Currently, the offload-wrapper tool inserts __tgt_register_lib to the list of global ctors of a target module with Priority=0. This means that it's got the same priority as __tgt_register_requires and the order in which these two functions are called in not guaranteed. Ideally, we'd like to call __tgt_register_requires BEFORE loading a libomptarget plugin (which is one of the actions happening inside __tgt_register_lib). The reason is that we want to know which requirements the user has asked for so that upon loading the plugin libomptarget can report how many devices there are that can satisfy the requirements.
E.g. with the current implementation we can run into the following problem:
- The user requests unified_shared_memory but the available devices on the system do not support this feature.
- Initially, the offload policy is set to tgt_default.
- __tgt_register_lib is called and the plugin for the specific target device reports there are N>0 available devices.

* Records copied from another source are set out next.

==> src/rtl/edge_event_scheduler_pkg.sv <==
// Shared codes for the edge event scheduler: edge-select encodings, scheduler
// states and the channel-index width helper.
package edge_event_pkg;

  localparam logic [1:0] EDGE_OFF  = 2'b00;
  localparam logic [1:0] EDGE_RISE = 2'b01;
  localparam logic [1:0] EDGE_FALL = 2'b10;
  localparam logic [1:0] EDGE_BOTH = 2'b11;

  typedef enum logic {
    S_IDLE  = 1'b0,
    S_OFFER = 1'b1
  } state_t;

  function automatic int ch_idx_w(input int n);
    return (n < 2) ? 1 : $clog2(n);
  endfunction

endpackage

==> src/rtl/edge_event_scheduler_rr_arbiter.sv <==
// Combinational round-robin picker: first set req bit searching upward from
// ptr+1 (mod NUM_CH); ptr itself is the last candidate.
module rr_arbiter
  import edge_event_pkg::*;
#(
  parameter int NUM_CH = 4
) (
  input  logic [NUM_CH-1:0]           req,
  input  logic [ch_idx_w(NUM_CH)-1:0] ptr,
  output logic [ch_idx_w(NUM_CH)-1:0] gnt_idx,
  output logic                        gnt_any
);

  localparam int IDX_W = ch_idx_w(NUM_CH);

  // Scan farthest-first so the nearest requester after ptr is written last and wins.
  always_comb begin
    // NOTE: every output gets a default before the loop so no path infers a latch.
    gnt_idx = '0;
    gnt_any = 1'b0;
    for (int k = NUM_CH; k >= 1; k--) begin
      if (req[(int'(ptr) + k) % NUM_CH]) begin
        gnt_idx = IDX_W'((int'(ptr) + k) % NUM_CH);
        gnt_any = 1'b1;
      end
    end
  end

endmodule

==> src/rtl/edge_event_scheduler.sv <==
// Per-channel edge detection with pending/overflow latches, drained one event at a
// time by a round-robin valid/ready scheduler. Optional drop counters: EES_DROP_CNT_EN.
module edge_event_scheduler
  import edge_event_pkg::*;
#(
  parameter int NUM_CH = 4
`ifdef EES_DROP_CNT_EN
  , parameter int CNT_W = 8
`endif
) (
  input  logic                      clk,
  input  logic                      rst,
  input  logic                      enable,
  input  logic [NUM_CH-1:0]         d,
  input  logic [2*NUM_CH-1:0]       edge_sel,
  input  logic [NUM_CH-1:0]         clear,
  output logic                      evt_valid,
  input  logic                      evt_ready,
  output logic [$clog2(NUM_CH)-1:0] evt_ch,
  output logic                      evt_pol,
  output logic [NUM_CH-1:0]         pending,
`ifdef EES_DROP_CNT_EN
  output logic [NUM_CH*CNT_W-1:0]   drop_cnt,
`endif
  output logic [NUM_CH-1:0]         overflow
);

  localparam int IDX_W = ch_idx_w(NUM_CH);

  logic [NUM_CH-1:0] d_q;
  logic              armed_q;
  logic [NUM_CH-1:0] pending_q, pending_d;
  logic [NUM_CH-1:0] pol_q, pol_d;
  logic [NUM_CH-1:0] overflow_q, overflow_d;
  logic [IDX_W-1:0]  rr_ptr_q, rr_ptr_d;
  state_t            state_q, state_d;
  logic              evt_valid_q, evt_valid_d;
  logic [IDX_W-1:0]  evt_ch_q, evt_ch_d;
  logic              evt_pol_q, evt_pol_d;

  logic [NUM_CH-1:0] rise, fall, hit, drop, acc_vec;
  logic              accept;
  logic [IDX_W-1:0]  gnt_idx;
  logic              gnt_any;

  // Edge detection and per-channel pending update: clear > new edge > acceptance.
  always_comb begin
    rise       = '0;
    fall       = '0;
    hit        = '0;
    drop       = '0;
    acc_vec    = '0;
    pending_d  = pending_q;
    pol_d      = pol_q;
    overflow_d = overflow_q;
    accept     = (state_q == S_OFFER) && evt_valid_q && evt_ready;
    for (int i = 0; i < NUM_CH; i++) begin
      rise[i]    = armed_q & d[i] & ~d_q[i];
      fall[i]    = armed_q & ~d[i] & d_q[i];
      hit[i]     = enable & ((rise[i] & (edge_sel[2*i +: 2] inside {EDGE_RISE, EDGE_BOTH})) |
                             (fall[i] & (edge_sel[2*i +: 2] inside {EDGE_FALL, EDGE_BOTH})));
      acc_vec[i] = accept && (evt_ch_q == IDX_W'(i));
      if (clear[i]) begin
        pending_d[i]  = 1'b0;
        overflow_d[i] = 1'b0;
      end else if (hit[i]) begin
        if (pending_q[i] && !acc_vec[i]) begin
          drop[i]       = 1'b1;
          overflow_d[i] = 1'b1;
        end else begin
          pending_d[i] = 1'b1;
          pol_d[i]     = rise[i];
        end
      end else if (acc_vec[i]) begin
        pending_d[i] = 1'b0;
      end
    end
  end

  rr_arbiter #(.NUM_CH(NUM_CH)) u_arb (
    .req     (pending_q),
    .ptr     (rr_ptr_q),
    .gnt_idx (gnt_idx),
    .gnt_any (gnt_any)
  );

  always_comb begin
    state_d = state_q;
    case (state_q)
      S_IDLE:  if (gnt_any) state_d = S_OFFER;
      S_OFFER: if (accept)  state_d = S_IDLE;
      default: state_d = S_IDLE;
    endcase
  end

  // Offer fields are loaded on entry to OFFER and held until the handshake.
  always_comb begin
    evt_valid_d = evt_valid_q;
    evt_ch_d    = evt_ch_q;
    evt_pol_d   = evt_pol_q;
    rr_ptr_d    = rr_ptr_q;
    case (state_q)
      S_IDLE: begin
        if (gnt_any) begin
          evt_valid_d = 1'b1;
          evt_ch_d    = gnt_idx;
          evt_pol_d   = pol_q[gnt_idx];
        end
      end
      S_OFFER: begin
        if (accept) begin
          evt_valid_d = 1'b0;
          rr_ptr_d    = evt_ch_q;
        end
      end
      default: evt_valid_d = 1'b0;
    endcase
  end

  always_ff @(posedge clk) begin
    // NOTE: non-blocking assignments so every flop samples pre-edge values.
    if (rst) begin
      d_q         <= '0;
      armed_q     <= 1'b0;
      pending_q   <= '0;
      pol_q       <= '0;
      overflow_q  <= '0;
      rr_ptr_q    <= '0;
      state_q     <= S_IDLE;
      evt_valid_q <= 1'b0;
      evt_ch_q    <= '0;
      evt_pol_q   <= 1'b0;
    end else begin
      d_q         <= d;
      armed_q     <= 1'b1;
      pending_q   <= pending_d;
      pol_q       <= pol_d;
      overflow_q  <= overflow_d;
      rr_ptr_q    <= rr_ptr_d;
      state_q     <= state_d;
      evt_valid_q <= evt_valid_d;
      evt_ch_q    <= evt_ch_d;
      evt_pol_q   <= evt_pol_d;
    end
  end

`ifdef EES_DROP_CNT_EN
  logic [NUM_CH-1:0][CNT_W-1:0] drop_cnt_q, drop_cnt_d;

  always_comb begin
    drop_cnt_d = drop_cnt_q;
    for (int i = 0; i < NUM_CH; i++) begin
      if (clear[i])                                drop_cnt_d[i] = '0;
      else if (drop[i] && (drop_cnt_q[i] != '1))   drop_cnt_d[i] = drop_cnt_q[i] + 1'b1;
    end
  end

  always_ff @(posedge clk) begin
    if (rst) drop_cnt_q <= '0;
    else     drop_cnt_q <= drop_cnt_d;
  end

  assign drop_cnt = drop_cnt_q;
`endif

  assign evt_valid = evt_valid_q;
  assign evt_ch    = evt_ch_q;
  assign evt_pol   = evt_pol_q;
  assign pending   = pending_q;
  assign overflow  = overflow_q;

endmodule

==> config.mk <==
export PLATFORM = sky130hd
export DESIGN_NAME = edge_event_scheduler
export DESIGN_NICKNAME = d
export VERILOG_FILES = /design/src/rtl/edge_event_scheduler_pkg.sv /design/src/rtl/edge_event_scheduler_rr_arbiter.sv /design/src/rtl/edge_event_scheduler.sv
export SDC_FILE = /design/constraint.sdc
export NUM_CORES = 1
export LEC_CHECK = 0
export ABC_AREA = 0
export ABC_CLOCK_PERIOD_IN_PS = 1750
export CAP_MARGIN = 0
export CORE_MARGIN = 4
export CORE_UTILIZATION = 41
export DETAILED_ROUTE_END_ITERATION = 6
export PLACE_DENSITY = 0.84
export SETUP_SLACK_MARGIN = 0.5
export SYNTH_ARGS = -nofsm -noshare
export SYNTH_HDL_FRONTEND = slang
export SYNTH_HIERARCHICAL = 1
export SYNTH_SLANG_ARGS = --single-unit
==> constraint.sdc <==
create_clock -name clk -period 1.75 [get_ports clk]
set_clock_uncertainty 0.15 [all_clocks]
set_input_delay 0.35 -clock clk [delete_from_list [all_inputs] [get_ports clk]]
set_output_delay 0.35 -clock clk [all_outputs]
set_load 0.01 [all_outputs]
==> metrics.cfg, run 1 <==
[finish]
final_layout_size_suffix_gt1_frac = 0.411
antenna_cells = 0
final_cell_mix = buf_4 (19), nand3b_1 (15), buf_6 (15), dfxtp_2 (12)
fill_cells = 193
layout_commonest_cell = buf_4
final_cells = 205
area_growth_pct = 60.4
finalNetCount = 196

[die]
die_x_um = 59.4
die_y_um = 59.4
dieArea_mm2 = 0.00353
ios = 32
initial_core_util = 0.434
fp.coreArea_mm2 = 0.00250
fp-row-count = 18

[synth]
syn_avg_cell_area_um2 = 9.12
syn_inst = 119
synth_seq_cells = 24
syn-num-nets = 139
synth_cell_type_count = 22
ys_warn_count = 6
netlist_area_mm2 = 0.00108
ys_seq_area_frac = 0.443

[sta]
max_freq_mhz = 565
rsz0062_at_grt = true
final_max_slew_viol_count = 0
finalSetupViolCount = 1
slew_headroom = 0.818
post-route-period-util = 1.01
finalCriticalPeriod_ns = 1.77
tns_ns = -0.0197
tightest_slew_ns = 0.272
final-hold-violation-count = 0
fin_ws_ns = -0.0197

[setup_path]
startpoint_type = register
rrSetupSlack_ns = -0.02
crit_chain = a21oi_2, a31oi_1, a21oi_2, mux4_2, mux2i_1, nor2_1
worstPathRequired_ns = 1.81
end_kind = register
crit_start = rr_ptr_q[1]
cpMostUsedCell = a21oi_2
critPathBufInv = 0
cp_top_family = multiplexers
critical_path.max_stage_delay_ns = 0.52
crit_arrival_ns = 1.83
crit_slowest_cell = mux4_2
timing.rr.start = rr_ptr_q[1]
worstSetupPathType = register to register
crit_fanout = 5

[detailed_routing]
dr.pass1.iters = 4
wirelength_um = 2820
vias = 1052
drc = 0
drtIter0Drc = 11
drt-vias-per-instance = 5.13
wl_per_cell_um = 13.7
drtAntennaViolNets = 0

[grt]
grt_pass1_wl_um = 4240
grt_pass1_vias = 1039
grt_usage = 0.156
grt_max_degree = 14
overflow = 0
grt_antenna_before_repair = 0

[clock_network]
cts_root_buffer = clkbuf_4
htree_levels = 1
cts.sinks = 24
cts_buffer_depth = 2
path_clk_slew_ns = 0.14
cts_buffers = 3
tritoncts = built
clk_latency_ns = 0.32
holdBufCountCts = 0

[pwr]
p_per_area_mw_per_mm2 = 572
p_leak_nw = 0.699
ir_drop_v = 0.000421

[place]
dp_hpwl_um = 2020
gp_congestion = 0.836
dp_slack_ns = -0.264
dpl.cell_count = 193
numPortBuffers = 31

[status]
violations = setup timing
outcome = complete, but fails checks

[hold_path]
hold_path_class = input pin to register
min-delay-start = d[0]

[flow_run]
drv_cap = 0

[layout make-up]
| cell class | instances | area (um^2) | share of cell area |
|---|---|---|---|
| timing repair buffer | 54 | 500 | 0.288 |
| sequential | 24 | 507 | 0.291 |
| multi-input combinational | 91 | 652 | 0.375 |
| clock buffer | 4 | 36.3 | 0.0208 |
| tap | 30 | 37.5 | 0.0216 |
| inverter | 2 | 7.51 | 0.00431 |
[sequential cells by signal, summed over array words and instances, names as in the netlist]
| name | count |
|---|---|
| overflow | 4 |
| pending | 4 |
| armed_q | 1 |
| evt_ch | 2 |
| rr_ptr_q | 2 |
| evt_pol | 1 |
| evt_valid | 1 |
| pol_q | 4 |
| d_q | 4 |
| state_q | 1 |
[kinds of logic (layout without fill, tap and decap cells)]
family / Yosys count / after routing / share of synthesized area
AND/OR/NAND/NOR: 59 / 59 / 0.313
multiplexers: 11 / 11 / 0.113
buffers and inverters: 4 / 60 / 0.0138
AO/OA/AOI/OAI: 21 / 21 / 0.118
flip-flops: 24 / 24 / 0.443
[synth_stat cells (all sizes together)]
cell type,instances,area share
a21oi,12,0.059
a31oi,3,0.017
and2b,1,0.0069
clkbuf,2,0.0069
dfxtp,24,0.44
inv,2,0.0069
mux2i,10,0.092
mux4,1,0.021
nand2,8,0.028
nand2b,4,0.023
nand3,2,0.014
nand3b,15,0.10
nor2,11,0.038
nor2b,6,0.035
nor3,8,0.037
o21a,2,0.014
o21ai,3,0.014
o221ai,1,0.014
or2,2,0.012
or3b,2,0.016
[report_power, final]
group	internal, mW	switching, mW	total [mW]
Sequential	0.555	0.0115	0.567
Combinational	0.0804	0.0542	0.135
Clock	0.127	0.168	0.295
Total	0.763	0.233	0.996
[through the flow]
stage	instance area (um^2)	util	total power, mW	hold WS [ns]
final	1740	0.696	0.996	0.287
after CTS	1690	0.675	0.993	0.291
after global placement	1580	0.631	0.708	0.294
after floorplan	1120	-	0.631	0.272
after detailed placement	1580	0.631	0.711	0.311
after global routing	1740	0.696	1.04	0.294
[path summary, 6_finish.rpt]
check / end / depth (start not counted)
worst min-delay path: d_q[0] / 2
worst max register to register: evt_pol / 6
worst min register to register: pol_q[1] / 2
worst max-delay path: evt_pol / 6
[repair_timing]
| item | in CTS | in global routing |
|---|---|---|
| endpoints found under the setup margin | 29 | 28 |
| pin swaps | 12 | 1 |
| resized for setup | 76 | 14 |
| buffers inserted | 3 | 5 |
[per-layer routing]
metal / up-vias / track usage / part of all wire
li1: 538 / - / -
met1: 488 / 0.182 / 0.43
met2: 22 / 0.284 / 0.52
met3: 4 / 0.0261 / 0.038
met4: 0 / 0.0485 / 0.011
met5: - / 0 / 0
Note: power is estimated with default switching activity, not from simulation.
==> run 2: changes to the inputs <==
CTS_CLUSTER_DIAMETER = 40   (was unset)
TNS_END_PERCENT = 50   (was unset)
==> run 2 against run 1 <==
  * The run still ends with setup timing left
  * Core utilization up 4.6 points
  * First-iteration DRC count grew to 3.8 times the previous value
  * Critical endpoint unchanged
  * Power grew 2.5%
  * Combinational power is 17% higher
  * Critical path type unchanged
  * Cell area is 6.6% higher
  * Sequential cell count stayed put
  * Cell count is 2.9% higher
  * Largest power group unchanged
  * Highest routed layer unchanged
  * Worst setup slack got worse by 0.075 ns
  * Global-route usage is 1.4 points higher
  * Via count rose by 6.7%
  * Wire length rose by 16%
  * Fmax fell by 4.1%
==> metrics.cfg, run 2 (synthesis results as in run 1) <==
[setup_path]
crit_arrival_ns = 1.92  ; was 1.83 ns
crit_fanout = 4  ; was 5
end_kind = register  ; unchanged
worstPathRequired_ns = 1.82  ; was 1.81 ns
worstSetupPathType = register to register  ; unchanged
critical_path.max_stage_delay_ns = 0.53  ; was 0.52 ns
critPathBufInv = 1  ; was 0
crit_slowest_cell = mux4_2  ; unchanged
crit_chain = buf_4, a31oi_1, a21oi_2, mux4_2, mux2i_1, nor2_1  ; was a21oi_2, a31oi_1, a21oi_2, mux4_2, mux2i_1, nor2_1
startpoint_type = register  ; unchanged
cp_top_family = multiplexers  ; unchanged

[grt]
grt_antenna_before_repair = 0  ; unchanged
grt_usage = 0.170  ; was 0.156
grt_pass1_wl_um = 4530  ; was 4240 um
grt_pass1_vias = 1022  ; was 1039
grt_max_degree = 14  ; unchanged
overflow = 0  ; unchanged

[detailed_routing]
dr.pass1.iters = 4  ; unchanged
met3_wirelength_um = 155  ; was 107 um
wl_per_cell_um = 15.4  ; was 13.7 um
route.top_layer_used = met4  ; unchanged
vias = 1123  ; was 1052
drt-vias-per-instance = 5.32  ; was 5.13
wl_met2_um = 1770  ; was 1470 um
drc = 0  ; unchanged
drtAntennaViolNets = 0  ; unchanged
wirelength_um = 3250  ; was 2820 um
drtIter0Drc = 42  ; was 11
drt-met1-wl_um = 1290  ; was 1210 um

[die]
dieArea_mm2 = 0.00353  ; unchanged
die_y_um = 59.4  ; unchanged
initial_core_util = 0.434  ; unchanged
fp.coreArea_mm2 = 0.00250  ; unchanged
ios = 32  ; unchanged
die_x_um = 59.4  ; unchanged
fp-row-count = 18  ; unchanged

[finish]
layout_commonest_cell = buf_4  ; unchanged
antenna_cells = 0  ; unchanged
final_cell_mix = buf_4 (23), buf_6 (17), nand3b_1 (15), dfxtp_1 (10)  ; was buf_4 (19), nand3b_1 (15), buf_6 (15), dfxtp_2 (12)
final_layout_size_suffix_gt1_frac = 0.470  ; was 0.411
final_cells = 211  ; was 205
final_util = 0.742  ; was 0.696
area_growth_pct = 71.0  ; was 60.4%
finalNetCount = 202  ; was 196

[clock_network]
clk_latency_ns = 0.33  ; was 0.32 ns
htree_levels = 1  ; unchanged
cts_root_buffer = clkbuf_4  ; unchanged
path_clk_slew_ns = 0.14  ; about the same
holdBufCountCts = 0  ; unchanged
tritoncts = built  ; unchanged
cts_buffers = 3  ; unchanged
cts.sinks = 24  ; unchanged
cts_buffer_depth = 2  ; unchanged

[sta]
slew_headroom = 0.802  ; was 0.818
post-route-period-util = 1.05  ; was 1.01
final-hold-violation-count = 0  ; unchanged
timing.hold.ws_ns = 0.165  ; was 0.287 ns
rsz0062_at_grt = true  ; unchanged
max_freq_mhz = 542  ; was 565 MHz
finalSetupViolCount = 1  ; unchanged
final_max_slew_viol_count = 0  ; unchanged
tightest_slew_ns = 0.296  ; was 0.272 ns
fin_ws_ns = -0.0949  ; was -0.0197 ns
finalCriticalPeriod_ns = 1.84  ; was 1.77 ns

[pwr]
p_leak_nw = 0.794  ; was 0.699 nW
p_sw_mw = 0.249  ; was 0.233 mW
power.internal_mw = 0.772  ; was 0.763 mW
p_clk_frac = 0.294  ; was 0.296
p_per_area_mw_per_mm2 = 550  ; was 572 mW/mm^2
p_comb_frac = 0.154  ; was 0.135
switching_share = 0.244  ; was 0.234
ir_drop_v = 0.000571  ; was 0.000421 V
p_seq_frac = 0.551  ; was 0.569

[hold_path]
hold_path_class = input pin to register  ; unchanged

[status]
outcome = complete, but fails checks  ; unchanged
violations = setup timing  ; unchanged

[place]
dpl.cell_count = 194  ; was 193
dp_slack_ns = -0.253  ; was -0.264 ns
gp_congestion = 0.799  ; was 0.836
numPortBuffers = 31  ; unchanged
dp_hpwl_um = 2200  ; was 2020 um

[flow_run]
drv_cap = 0  ; unchanged

[run 2: cell count changes in the layout (fill, tap and decap cells not counted), sizes merged]
cell	before	now
clkbuf	4	5
clkdlybuf4s15	1	0
dlygate4sd2	10	5
buf	34	40
clkdlybuf4s50	9	7
dlymetal6s2s	0	7
[run 2: path summary, 6_finish.rpt]
kind | startpoint | slack [ns] | depth (start not counted) | endpoint
worst max-delay path | pending[3] | -0.09 | 6 | evt_pol
worst min-delay path | d[0] | 0.17 | 2 | d_q[0]
worst max register to register | pending[3] | -0.09 | 6 | evt_pol
worst min register to register | pol_q[1] | 0.33 | 2 | pol_q[1]
[run 2: final cells by class]
cell class,instances,area (um^2)
Sequential cell,24,510
Multi-Input combinational cell,91,693
Inverter,2,7.51
Timing Repair Buffer,60,571
Clock buffer,4,36.3
Tap cell,30,37.5
Fill cell,170,644
[run 2: routing by layer]
layer | GRT usage | up-vias
met5 | 0 | -
met4 | 0.0583 | 0
met3 | 0.0218 | 5
met2 | 0.309 | 37
met1 | 0.203 | 531
li1 | - | 550
[run 2: power groups by stage]
stage,Combinational [mW],Clock (mW),Sequential (mW)
after floorplan,0.0498,0,0.581
after global placement,0.130,0,0.580
after detailed placement,0.134,0,0.581
after CTS,0.138,0.300,0.565
after global routing,0.168,0.325,0.565
final,0.158,0.301,0.563
[run 2: timing repair]
item	CTS	global route
buffers inserted	6	7
gates resized for setup	75	31
pin swaps	3	16
setup endpoints to repair	27	29
cloned	0	0
[run 2: metrics by stage]
stage / TNS, ns / power, mW / area (um^2)
2_1_floorplan: 0 / 0.630 / 1120
3_3_place_gp: -1.13 / 0.710 / 1580
3_5_place_dp: -1.40 / 0.715 / 1580
4_1_cts: 0 / 1.00 / 1700
5_1_grt: -0.151 / 1.06 / 1860
6_report: -0.0949 / 1.02 / 1860
[run 2: worst reg2reg max path: stages, from the launching register on]
cell	delay, ns
dfxtp_2	0.35
buf_4	0.12
a31oi_1	0.10
a21oi_2	0.21
mux4_2	0.53
mux2i_1	0.20
nor2_1	0.08
==> run 3: changes to the inputs <==
SYNTH_HIERARCHICAL = unset   (was 1)
==> run 3 against run 2 <==
  * The run now ends clean
  * Die area fell by 0.99%
  * Combinational power rose by 12%
  * Sequential share of layout area fell by 0.55 points
  * Register-to-register slack improved by 0.22 ns
  * Largest cell class unchanged
  * Highest routed layer unchanged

- Consequently, the offload policy is set to tgt_mandatory.
- __tgt_register_requires is called and we find out that the unified_shared_memory requirement cannot be satisfied.
- Offload fails and because the offload policy had been set to mandatory libomptarget terminates the application.
With the proposed change things will proceed as follows:
- The user requests unified_shared_memory but the available devices on the system do not support this feature.
- Initially, the offload policy is set to tgt_default.
- __tgt_register_requires is called and registers the unified_shared_memory requirement with libomptarget.
- __tgt_register_lib is called and the plugin for the specific target device reports that the unified_shared_memory requirement cannot be satisfied, so there are N=0 available devices.
- Consequently, the offload policy is set to tgt_disabled.
- Execution falls back on the host instead of terminating the application.
I think __tgt_unregister_lib should have a matching priority.